On Sat, Jul 7, 2012  Evgenii Rudnyi <use...@rudnyi.ru> wrote:

> Hawking and Mlodinow start with the statement that free will is illusion
>

If they said that, and I don't recall that they did, they were being much
too kind in equating the "free will" noise to something as concrete as
illusion.

> An interesting question is however, where resulting visual mental
> concepts are located.
>

I find it about as interesting as asking where "big" or the number eleven
is located and shows the same profound misunderstanding of the situation on
so many different levels that it's hard to know where to begin.

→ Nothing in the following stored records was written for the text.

**src/rtl/b2s_pkg.sv**
```systemverilog
package b2s_pkg;
  // Strobes from the sequencer to the datapath, all qualified to the current slot
  typedef struct packed {
    logic loadCmd;     // register a command onto the pins for the next slot
    logic cmdWrite;    // that command is a write
    logic driveEn;     // drive a write beat in the next slot
    logic driveFirst;  // the beat to drive is the first one
    logic capFirst;    // memory drives the first read beat in this slot
    logic capLast;     // memory drives the second read beat in this slot
  } strobe_t;
endpackage

```
**src/rtl/b2s_ctrl.sv**
```systemverilog
module b2s_ctrl
  import b2s_pkg::*;
#(
  parameter int RD_LAT = 5
) (
  input  logic    clk,
  input  logic    rst,
  input  logic    reqValid,
  input  logic    reqWrite,
  output logic    reqReady,
  output logic    kRise,
  output strobe_t st
);
  localparam int AGE_W = RD_LAT + 2;

  logic             phase;
  logic [1:0]       wrAge;
  logic [AGE_W-1:0] rdAge;
  logic             readBusy;
  logic             accept;

  // A write may not start while any read could still own the bus in its beat slot
  assign readBusy = |rdAge[RD_LAT:0];
  assign kRise    = ~phase;
  assign reqReady = phase & ~(reqWrite & readBusy);
  assign accept   = reqValid & reqReady;

  always_ff @(posedge clk) begin
    if (rst) begin
      phase <= 1'b0;
      wrAge <= '0;
      rdAge <= '0;
    end else begin
      phase <= ~phase;
      wrAge <= {wrAge[0], accept & reqWrite};
      rdAge <= {rdAge[AGE_W-2:0], accept & ~reqWrite};
    end
  end

  always_comb begin
    st.loadCmd    = accept;
    st.cmdWrite   = reqWrite;
    st.driveEn    = |wrAge;
    st.driveFirst = wrAge[0];
    st.capFirst   = rdAge[RD_LAT];
    st.capLast    = rdAge[RD_LAT+1];
  end


  wr_after_rd_gap_chk: assert property (@(posedge clk) disable iff (rst)
    (|wrAge) |-> (rdAge[AGE_W-1:RD_LAT-1] == '0));


  cmd_phase_chk: assert property (@(posedge clk) disable iff (rst)
    (rdAge[0] | wrAge[0]) |-> kRise);
endmodule

```
**src/rtl/b2s_datapath.sv**
```systemverilog
module b2s_datapath
  import b2s_pkg::*;
#(
  parameter int ADDR_W = 8,
  parameter int DATA_W = 16
) (
  input  logic              clk,
  input  logic              rst,
  input  strobe_t           st,
  input  logic [ADDR_W-1:0] reqAddr,
  input  logic [DATA_W-1:0] reqData0,
  input  logic [DATA_W-1:0] reqData1,
  input  logic [DATA_W-1:0] memDqIn,
  output logic              memLoadN,
  output logic              memReadWrite,
  output logic [ADDR_W-1:0] memAddr,
  output logic [DATA_W-1:0] memDqOut,
  output logic              memDqOe,
  output logic              rspValid,
  output logic [DATA_W-1:0] rspData0,
  output logic [DATA_W-1:0] rspData1
);
  logic [DATA_W-1:0] wrWord0, wrWord1, rdWord0;

  always_ff @(posedge clk) begin
    if (rst) begin
      memLoadN     <= 1'b1;
      memReadWrite <= 1'b1;
      memAddr      <= '0;
      memDqOut     <= '0;
      memDqOe      <= 1'b0;
      wrWord0      <= '0;
      wrWord1      <= '0;
      rdWord0      <= '0;
      rspValid     <= 1'b0;
      rspData0     <= '0;
      rspData1     <= '0;
    end else begin
      memLoadN <= ~st.loadCmd;
      if (st.loadCmd) begin
        memReadWrite <= ~st.cmdWrite;
        memAddr      <= reqAddr;
        if (st.cmdWrite) begin
          wrWord0 <= reqData0;
          wrWord1 <= reqData1;
        end
      end
      memDqOe <= st.driveEn;
      if (st.driveEn) memDqOut <= st.driveFirst ? wrWord0 : wrWord1;
      if (st.capFirst) rdWord0 <= memDqIn;
      rspValid <= st.capLast;
      if (st.capLast) begin
        rspData0 <= rdWord0;
        rspData1 <= memDqIn;
      end
    end
  end


  rsp_spacing_chk: assert property (@(posedge clk) disable iff (rst)
    rspValid |=> !rspValid);
endmodule

```
**src/rtl/b2s_sram_ctrl.sv**
```systemverilog
module b2s_sram_ctrl
  import b2s_pkg::*;
#(
  parameter int ADDR_W = 8,
  parameter int DATA_W = 16,
  parameter int RD_LAT = 5
) (
  input  logic              clk,
  input  logic              rst,
  input  logic              reqValid,
  output logic              reqReady,
  input  logic              reqWrite,
  input  logic [ADDR_W-1:0] reqAddr,
  input  logic [DATA_W-1:0] reqData0,
  input  logic [DATA_W-1:0] reqData1,
  output logic              rspValid,
  output logic [DATA_W-1:0] rspData0,
  output logic [DATA_W-1:0] rspData1,
  output logic              memKRise,
  output logic              memLoadN,
  output logic              memReadWrite,
  output logic [ADDR_W-1:0] memAddr,
  output logic [DATA_W-1:0] memDqOut,
  output logic              memDqOe,
  input  logic [DATA_W-1:0] memDqIn
);
  strobe_t st;

  b2s_ctrl #(.RD_LAT(RD_LAT)) uCtrl (
    .clk(clk), .rst(rst), .reqValid(reqValid), .reqWrite(reqWrite),
    .reqReady(reqReady), .kRise(memKRise), .st(st)
  );

  b2s_datapath #(.ADDR_W(ADDR_W), .DATA_W(DATA_W)) uData (
    .clk(clk), .rst(rst), .st(st), .reqAddr(reqAddr),
    .reqData0(reqData0), .reqData1(reqData1), .memDqIn(memDqIn),
    .memLoadN(memLoadN), .memReadWrite(memReadWrite), .memAddr(memAddr),
    .memDqOut(memDqOut), .memDqOe(memDqOe), .rspValid(rspValid),
    .rspData0(rspData0), .rspData1(rspData1)
  );


  cmd_on_rise_chk: assert property (@(posedge clk) disable iff (rst)
    !memLoadN |-> memKRise);


  cmd_one_slot_chk: assert property (@(posedge clk) disable iff (rst)
    !memLoadN |=> memLoadN);


  wr_cmd_encode_chk: assert property (@(posedge clk) disable iff (rst)
    (reqValid && reqReady && reqWrite) |=> (!memLoadN && !memReadWrite));


  oe_window_chk: assert property (@(posedge clk) disable iff (rst)
    memDqOe |-> (($past(!memLoadN && !memReadWrite)) ||
                 ($past(!memLoadN && !memReadWrite, 2))));


  ready_phase_chk: assert property (@(posedge clk) disable iff (rst)
    reqReady |-> !memKRise);
endmodule

```
**config.mk**
```make
export PLATFORM = sky130hd
export DESIGN_NAME = b2s_sram_ctrl
export DESIGN_NICKNAME = d
export VERILOG_FILES = /design/src/rtl/b2s_pkg.sv /design/src/rtl/b2s_ctrl.sv /design/src/rtl/b2s_datapath.sv /design/src/rtl/b2s_sram_ctrl.sv
export SDC_FILE = /design/constraint.sdc
export NUM_CORES = 1
export LEC_CHECK = 0
export BUFFER_PORTS_ARGS = -buffer_cell sky130_fd_sc_hd__buf_2
export CAP_MARGIN = 20
export CORE_MARGIN = 2
export CORE_UTILIZATION = 56
export CTS_BUF_LIST = sky130_fd_sc_hd__clkbuf_16
export DETAILED_ROUTE_END_ITERATION = 6
export PLACE_DENSITY = 0.84
export SYNTH_ARGS = -nofsm -noshare
export SYNTH_HDL_FRONTEND = slang
export SYNTH_HIERARCHICAL = 1
export SYNTH_SLANG_ARGS = --single-unit
```
**constraint.sdc**
```tcl
create_clock -name clk -period 4.8 [get_ports clk]
set_clock_uncertainty 0.2 [all_clocks]
set_input_delay 0.48 -clock clk [delete_from_list [all_inputs] [get_ports clk]]
set_output_delay 0.48 -clock clk [all_outputs]
set_load 0.005 [all_outputs]
```
==> summary by stage <==
Status
The flow ran to the end, and the final reports show no timing, DRC or antenna violations.

Synthesis
The net count after synthesis is 503. Counting flops and latches in the post-synthesis netlist gives 118. The Yosys warning count is 6.

The number of library cell types mapped by synthesis is 27. The mean cell area of the mapped netlist is 10.3 µm². Synthesis produced a netlist whose cell count is 443. The share of the Yosys chip area taken by registers is 51.9%. The synthesized cell area is 4550 µm².

Final layout
The finished cells cover 5680 µm². Of the cells placed in the final design, the portion with a size suffix greater than 1 is 34.1%. The number of antenna diodes in the final layout is 0.

Once layout is complete, the utilization of the core stands at 72.8%. In the layout the commonest cells are 120 x buf_2, 117 x dfxtp_1, 73 x nor2_1. The layout has 566 filler cells. The final net count is 602. The commonest non-fill, non-tap cell in the layout is buf_2. The area growth from synthesis to final layout is 24.7%.

Global route
The pin count of the biggest net entering global routing is 119. The global-route wire length before repair is 15500 µm. Global routing finished with a remaining overflow of 0. The global routing usage summed across all routing layers is 22.6%. The number of antenna violations at the first check in global routing was 0. The number of global-route vias before repair is 3247.

Pwr
The power share of the sequential group is 41.5%. For this design the total switching power over the nets is 0.000557 W. VDD sags by at most 317 µV. The clock network fraction of design power is 53.0%. Internal power comes to 0.00189 W.

Combinational logic burns 5.5% of the power. The areal power density over the cells is 431 nW/µm². In this run switching power makes up 22.8% of total power. The total leakage power is 2.31 nW.

Worst hold path
In this run the most critical hold path is launched from reqAddr[0]. The worst hold path terminates at uData/memAddr[0]. Along the worst hold path, the cell count comes to 3. The path class of the lowest-slack min-delay path is in -> reg.

Timing
The time the final worst path needs with I/O delays and setup is 3.01 ns. The number of hold-slack violations in the final timing report is 0. Setup repair after global routing left no endpoint under its margin. The worst pin sits at a relative slew slack of 29.0%. The final-report max-slew violation count was 0. At the pin with the least slew margin, the transition time is 1.06 ns. Setup violations remaining at the end of the flow were counted as 0. Final hold analysis gives a worst-case slack of 0.126 ns. The final sum of negative setup slack is 0 ns. Timing would allow up to 333 MHz. The share of the clock period used by the worst path after layout is 62.6%.

Clock network
The buffer levels on the longest clock path is 2. In this run, post-CTS repair resized a total of 0 instances. The CTS H-tree depth is 4. The CTS tree is yes. After clock tree synthesis, the clock-pin slew on the worst setup and hold paths is 0.06 ns. The worst-skew pair later-pin latency is 0.40 ns. The total clock buffers created by CTS is 17. The number of setup buffers added after CTS is 0. The buffer cell driving the clock tree root is clkbuf_16. The tree built by TritonCTS fans out to 118 sinks.

In this run, post-CTS hold repair placed 0 buffers.

Placement
The number of port buffers is 121. Routability-driven placement finished with a final weighted congestion of 0.744. Summed over all nets, the half-perimeter wirelength after detailed placement is 6010 µm. The placement-stage cell area is 5040 µm².

Setup path
The element type at the critical path start is a flip-flop. The signal on the critical path passes through or4_4, o41ai_4, buf_4, nand3_1, a21oi_1. The number of cells traversed by the worst register-to-register path is 5. The largest stage delay on the critical path is 0.68 ns. The terminus of the critical flop-to-flop path is uData/wrWord1[9]. The worst register-to-register path begins at uCtrl/rdAge[5]. The number of buffers and inverters on the critical path is 1.

The cell family contributing the most delay on the critical path is simple AND/OR/NAND/NOR gates. For the worst setup path, the data arrival time is 3.13 ns. The startpoint-to-endpoint class of the critical path is reg -> reg. The worst-path maximum fanout is 75.

The register-to-register setup slack is 1.79 ns. STA puts the critical path data required time at 4.92 ns. The worst setup path is captured at a flip-flop.

The cell with the largest stage delay on the worst path is or4_4.

Floorplanning
From bottom edge to top edge, the die measures 94.2 µm. The boundary pin count is 122. In this run the core area contains 32 standard-cell rows. The area of the die is 8870 µm². The die width is 94.2 µm. The effective utilization at floorplan is 58.3%. The floorplan core area is 7810 µm².

Drt
The routed layout has 3513 vias. After the first detailed-routing iteration, the DRC count stood at 143. The count of nets left with antenna violations after detail routing is 0. The number of optimization iterations in the first detailed-route pass is 4. The total length of routed wires is 9990 µm. The detailed-route DRC error count is 0. The routed wire length per instance is 15.2 µm. The via density per instance is 5.35.

Flow run
The max-capacitance violation count is 0.
-- Yosys cell counts --
cell | number | area (µm²)
buf_2 | 16 | 80.1
buf_4 | 13 | 97.6
nor4_1 | 1 | 6.26
or2_2 | 2 | 12.5
nand2b_1 | 1 | 6.26
or4_4 | 1 | 11.3
a211oi_1 | 16 | 120
a21oi_1 | 32 | 160
nor3_1 | 1 | 5.00
a21o_1 | 1 | 7.51
nand2_1 | 2 | 7.51
mux2i_1 | 72 | 721
o22ai_1 | 1 | 6.26
nand3_1 | 32 | 160
nand3b_1 | 1 | 7.51
nor2_1 | 73 | 274
inv_1 | 1 | 3.75
a21bo_1 | 4 | 40.0
a21bo_2 | 28 | 280
or3b_1 | 1 | 8.76
buf_12 | 1 | 20.0
nand4b_1 | 1 | 8.76
o41ai_2 | 1 | 16.3
nor2b_1 | 9 | 56.3
dfxtp_1 | 118 | 2360
buf_6 | 3 | 33.8
clkbuf_1 | 11 | 41.3
-- power groups by stage --
stage	sequential [W]	combinational, W	clock (W)
final	0.00102	0.000136	0.00130
after global routing	0.00102	0.000150	0.00136
after global placement	0.00103	0.000129	0
after detailed placement	0.00104	0.000133	0
after CTS	0.00102	0.000135	0.00132
after floorplan	0.00103	0.0000878	0
-- routing by layer --
| metal | up-vias | global-route usage (%) | routed length [µm] |
|---|---|---|---|
| li1 | 1729 | - | - |
| met1 | 1675 | 26.3 | 4300 |
| met2 | 99 | 38.9 | 5150 |
| met3 | 10 | 5.46 | 420 |
| met4 | 0 | 10.6 | 118 |
| met5 | - | 0 | 0 |
-- final cells by class --
class                   instances  area [µm²]  area share, %
multi-input cells             280        1930           33.9
flip-flops and latches        118        2360           41.6
clock buffers                  17         425           7.49
clock inverters                15         190           3.35
inverters                       1        3.75         0.0661
well taps                     102         128           2.25
repair buffers                124         643           11.3
-- cells by family after synthesis --
family                 Yosys count  synth area share [%]
AND/OR/NAND/NOR                125                  12.4
multiplexers                    72                  15.8
AO/OA/AOI/OAI                   83                  13.8
buffers and inverters           45                  6.07
flip-flops                     118                  51.9
-- state kept, by name, indices dropped and copies added, names as in the netlist, 2 cells and up --
signal,cells
uData/rdWord0,16
uData/memDqOut,16
uCtrl/wrAge,2
uData/rspData1,16
uData/memAddr,8
uCtrl/rdAge,7
uData/wrWord0,16
uData/wrWord1,16
uData/rspData0,16
-- worst register-to-register path, stage by stage, from the launching register on --
cell and delay, ns:
dfxtp_1 0.64, or4_4 0.68, o41ai_4 0.31, buf_4 0.66
nand3_1 0.24, a21oi_1 0.21
-- per-stage QoR --
step	total power [W]	std cells	setup slack, ns
6_report	0.00245	657	1.79
5_1_grt	0.00253	657	1.66
4_1_cts	0.00247	656	1.75
3_5_place_dp	0.00117	624	1.85
3_3_place_gp	0.00116	624	1.92
2_1_floorplan	0.00112	443	2.70
-- how the worst max path moves through the flow --
stage	start	to	depth (start not counted)
after CTS	uCtrl/rdAge[5]	uData/memAddr[3]	5
after detailed placement	uCtrl/rdAge[5]	uData/memAddr[3]	5
after global placement	uCtrl/rdAge[5]	uData/memAddr[0]	5
after global routing	uCtrl/rdAge[5]	uData/wrWord0[11]	5
final	uCtrl/rdAge[5]	uData/wrWord1[9]	5
after floorplan	uCtrl/rdAge[1]	uData/memAddr[4]	7
Power figures use the tool's default switching activity.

> “*Today we know that helium and lithium, atoms whose nuclei contain two
>> and three protons, were also primordially synthesized, in much smaller
>> amounts, when the universe was about 200 seconds old*.”
>>
> > However, is this knowledge or a belief? Assume that there was Big Bang
> described by the M-theory as supposed by the book.
>
> The Big Bang does not need anything as exotic as M-theory to make that
prediction, from just humdrum nuclear physics, the same ideas that made the
H-bomb, we can calculate that if the universe started from 100% hydrogen,
the simplest element, that was at several hundred billion degrees
Centigrade then in about 200 seconds as a result of fusion reactions you'd
have 74.9% Hydrogen 24.9% Helium and .01% deuterium and 10^-10 % Lithium,
and you can calculate that in the in 13.7 bullion years since then these
percentages should have changed very little, and when know that these are
exactly the observed values we see today. This is far too good a agreement
for it to be coincidence.

 > It well might be that philosophers are less informed about the M-theory
> but
>

Forget M-theory, most professional philosophers are totally ignorant about
ANY of the huge philosophical developments that have happened in the last
150 years; they know nothing about Quantum Mechanics or Relativity or the
profound works of Godel or Turing, they know that DNA has something to do
with heredity but could not tell you exactly what or how it works, they
don't even know it's digital;  they've heard of Darwin but have only the
haziest understanding of what he said and have even less interest in it;
maybe they know the Universe is expanding but the knowledge that it's
accelerating hasn't trickled down to them yet because that was only
discovered 15 years ago and they're slow learners; they don't even know
that light is a wave of electric and magnetic fields or understand simple
classical mechanics and prefer to talk about the worst physicist who ever
lived, Aristotle. In short most modern philosophers are philosophical
ignoramuses.


> > In the book, there are many statements against religion.
>

Thank God!

> comments in Grand Design by Stephen Hawking and Leonard Mlodinow,
>
> “Traditionally these are questions for philosophy, but philosophy is dead.


Philosophy isn't dead but professional philosophers are as good as, they
haven't made a contribution to our understanding of how the world works in
centuries, scientists and mathematicians have had to pick up the slack.